Every Tone contains, within itself, a sprawling network of frequencies which we call the Harmonic Series. Contemplation of this Harmonic Series marks the beginning of an understanding of the structural laws of Harmony. The Harmonic Series is the only naturally created harmonic structure, and it lies the DNA for every harmony that has existed or will exist. In all harmony, we hear its traces. To listen to a harmonic progression is to be dizzied by many fragments, refractions, inversions, and transformations of the Series.
What is meant by the word "structure?" At a quick glance, the harmonic series does not appear to be a “structure” so much as a linear set of harmonic identities stretching from tonic to infinity. But, with a keener ear, one begins to detect something below this superficial ordinal level of the series. One begins to notice which harmonics resemble each other and which harmonics contrast, which harmonics are structurally cohesive and which are decorative, which harmonics relate to each other and which create opposing acoustical feelings. In short, one who contemplates the series long enough will begin to understand that it is a structure, an intricate network of relationships between harmonics.

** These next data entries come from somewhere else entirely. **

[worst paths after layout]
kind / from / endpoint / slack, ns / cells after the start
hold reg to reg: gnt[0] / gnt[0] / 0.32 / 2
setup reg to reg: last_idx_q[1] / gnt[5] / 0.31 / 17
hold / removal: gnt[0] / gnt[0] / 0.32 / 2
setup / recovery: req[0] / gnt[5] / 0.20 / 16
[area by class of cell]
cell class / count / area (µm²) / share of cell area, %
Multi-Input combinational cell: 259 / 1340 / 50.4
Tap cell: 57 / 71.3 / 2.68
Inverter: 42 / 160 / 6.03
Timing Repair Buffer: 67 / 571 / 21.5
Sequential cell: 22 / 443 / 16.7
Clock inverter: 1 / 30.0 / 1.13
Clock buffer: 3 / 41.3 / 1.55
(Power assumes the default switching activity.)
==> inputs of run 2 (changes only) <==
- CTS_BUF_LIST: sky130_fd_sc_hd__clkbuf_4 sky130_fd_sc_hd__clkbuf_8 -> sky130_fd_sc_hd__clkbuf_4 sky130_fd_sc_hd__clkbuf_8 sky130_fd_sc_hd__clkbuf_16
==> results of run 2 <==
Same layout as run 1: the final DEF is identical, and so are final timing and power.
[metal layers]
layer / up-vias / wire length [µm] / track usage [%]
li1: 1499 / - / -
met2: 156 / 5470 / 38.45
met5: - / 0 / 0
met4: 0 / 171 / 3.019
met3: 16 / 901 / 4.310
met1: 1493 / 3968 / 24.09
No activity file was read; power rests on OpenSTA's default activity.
### src/rtl/qam_pkg.sv
// qam_pkg: mode codes, constellation levels and symbol-width helper for the QAM mapper
package qam_pkg;
    localparam logic [1:0] MODE_BPSK  = 2'd0;
    localparam logic [1:0] MODE_QPSK  = 2'd1;
    localparam logic [1:0] MODE_16QAM = 2'd2;
    localparam int LVL_P1 = 1;
    localparam int LVL_N1 = -1;
    localparam int LVL_P3 = 3;
    localparam int LVL_N3 = -3;
    typedef enum logic {IDLE, EMIT} state_e;
    // Reserved mode 3 falls through to the QPSK width
    function automatic int unsigned bits_per_symbol(input logic [1:0] mode);
        return mode == MODE_BPSK ? 1 : mode == MODE_16QAM ? 4 : 2;
    endfunction
endpackage

### src/rtl/qam_symbol_lut.sv
// qam_symbol_lut: maps the four MSBs of the shift register to a Gray-coded {im, re} pair scaled by AMP
module qam_symbol_lut
    import qam_pkg::*;
#(
    parameter int COMP_W = 8,
    parameter int AMP    = 1
) (
    input  logic [1:0]          mode_i,
    input  logic [3:0]          bits_i,
    output logic [2*COMP_W-1:0] sym_o
);
    int re;
    int im;
    always_comb begin
        re = bits_i[3] ? LVL_P1 : LVL_N1;
        im = 0;
        if (mode_i == MODE_16QAM) begin
            re = bits_i[3] ? (bits_i[2] ? LVL_P1 : LVL_P3) : (bits_i[2] ? LVL_N1 : LVL_N3);
            im = bits_i[1] ? (bits_i[0] ? LVL_N1 : LVL_N3) : (bits_i[0] ? LVL_P1 : LVL_P3);
        end else if (mode_i != MODE_BPSK) begin
            im = bits_i[2] ? LVL_N1 : LVL_P1;
        end
        sym_o = {COMP_W'(im * AMP), COMP_W'(re * AMP)};
    end
endmodule

### src/rtl/qam_mapper.sv
// qam_mapper: serialises input words into Gray-coded BPSK/QPSK/16-QAM symbols with valid/ready on both sides
module qam_mapper
    import qam_pkg::*;
#(
    parameter int DIN_W  = 8,
    parameter int COMP_W = 8,
    parameter int AMP    = 1
) (
    input  logic                clk,
    input  logic                rst,
    input  logic [1:0]          mode,
    input  logic [DIN_W-1:0]    in_data,
    input  logic                in_valid,
    input  logic                in_last,
    output logic                in_ready,
    output logic [2*COMP_W-1:0] out_data,
    output logic                out_valid,
    output logic                out_last,
    input  logic                out_ready
);
    localparam int RW = $clog2(DIN_W + 1);
    state_e              state_q, state_d;
    logic [DIN_W-1:0]    sr_q, sr_d;
    logic [1:0]          mode_q, mode_d;
    logic                last_q, last_d;
    logic                out_last_q, out_last_d;
    logic [RW-1:0]       rem_q, rem_d;
    logic [2*COMP_W-1:0] data_q, data_d, sym;
    logic                in_acc, out_acc;
    assign out_valid = state_q == EMIT;
    assign out_data  = data_q;
    assign out_last  = out_last_q;
    assign in_ready  = !rst && (state_q == IDLE || (rem_q == RW'(1) && out_ready));
    assign in_acc    = in_valid && in_ready;
    assign out_acc   = out_valid && out_ready;
    // The LUT looks at next-state values so the output register always holds the symbol on display
    qam_symbol_lut #(.COMP_W(COMP_W), .AMP(AMP)) u_lut (
        .mode_i(mode_d),
        .bits_i(sr_d[DIN_W-1 -: 4]),
        .sym_o (sym)
    );
    always_comb begin
        state_d = state_q;
        sr_d    = sr_q;
        mode_d  = mode_q;
        last_d  = last_q;
        rem_d   = rem_q;
        if (out_acc) begin
            sr_d    = sr_q << bits_per_symbol(mode_q);
            rem_d   = rem_q - RW'(1);
            state_d = rem_q == RW'(1) ? IDLE : EMIT;
        end
        if (in_acc) begin
            sr_d    = in_data;
            mode_d  = mode;
            last_d  = in_last;
            rem_d   = RW'(DIN_W / bits_per_symbol(mode));
            state_d = EMIT;
        end
        data_d     = !(in_acc || out_acc) ? data_q : state_d == EMIT ? sym : '0;
        out_last_d = state_d == EMIT && last_d && rem_d == RW'(1);
    end
    always_ff @(posedge clk) begin
        if (rst) begin
            state_q    <= IDLE;
            sr_q       <= '0;
            mode_q     <= MODE_BPSK;
            last_q     <= 1'b0;
            rem_q      <= '0;
            data_q     <= '0;
            out_last_q <= 1'b0;
        end else begin
            state_q    <= state_d;
            sr_q       <= sr_d;
            mode_q     <= mode_d;
            last_q     <= last_d;
            rem_q      <= rem_d;
            data_q     <= data_d;
            out_last_q <= out_last_d;
        end
    end
endmodule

The field of music theory, due to its rigid interval-centrism, has yet to conceive of the shape of this network. It has yet to even understand what a TONE is, let alone to peer into the inner-structure of this Tone and to develop a science around it. Just as Renaissance artists benefitted greatly from secretly opening up dead bodies and, for the first time, getting to understand the anatomy of men, so too will we musicians benefit from peering into the structure of the Harmonic Series and, for the first time, getting a real sense of Tonal anatomy!
The closest we can come to understanding a thing is being able to imagine it. If we can conjure up a mental image of something in our head, that is the truest form of intellectual intimacy. Therefore, let’s try to construct an image of the Harmonic Series from the bottom up.
At the core of the Harmonic Series lies the tonic, the tonal nucleus which establishes the pitch-feeling of the entire acoustical body.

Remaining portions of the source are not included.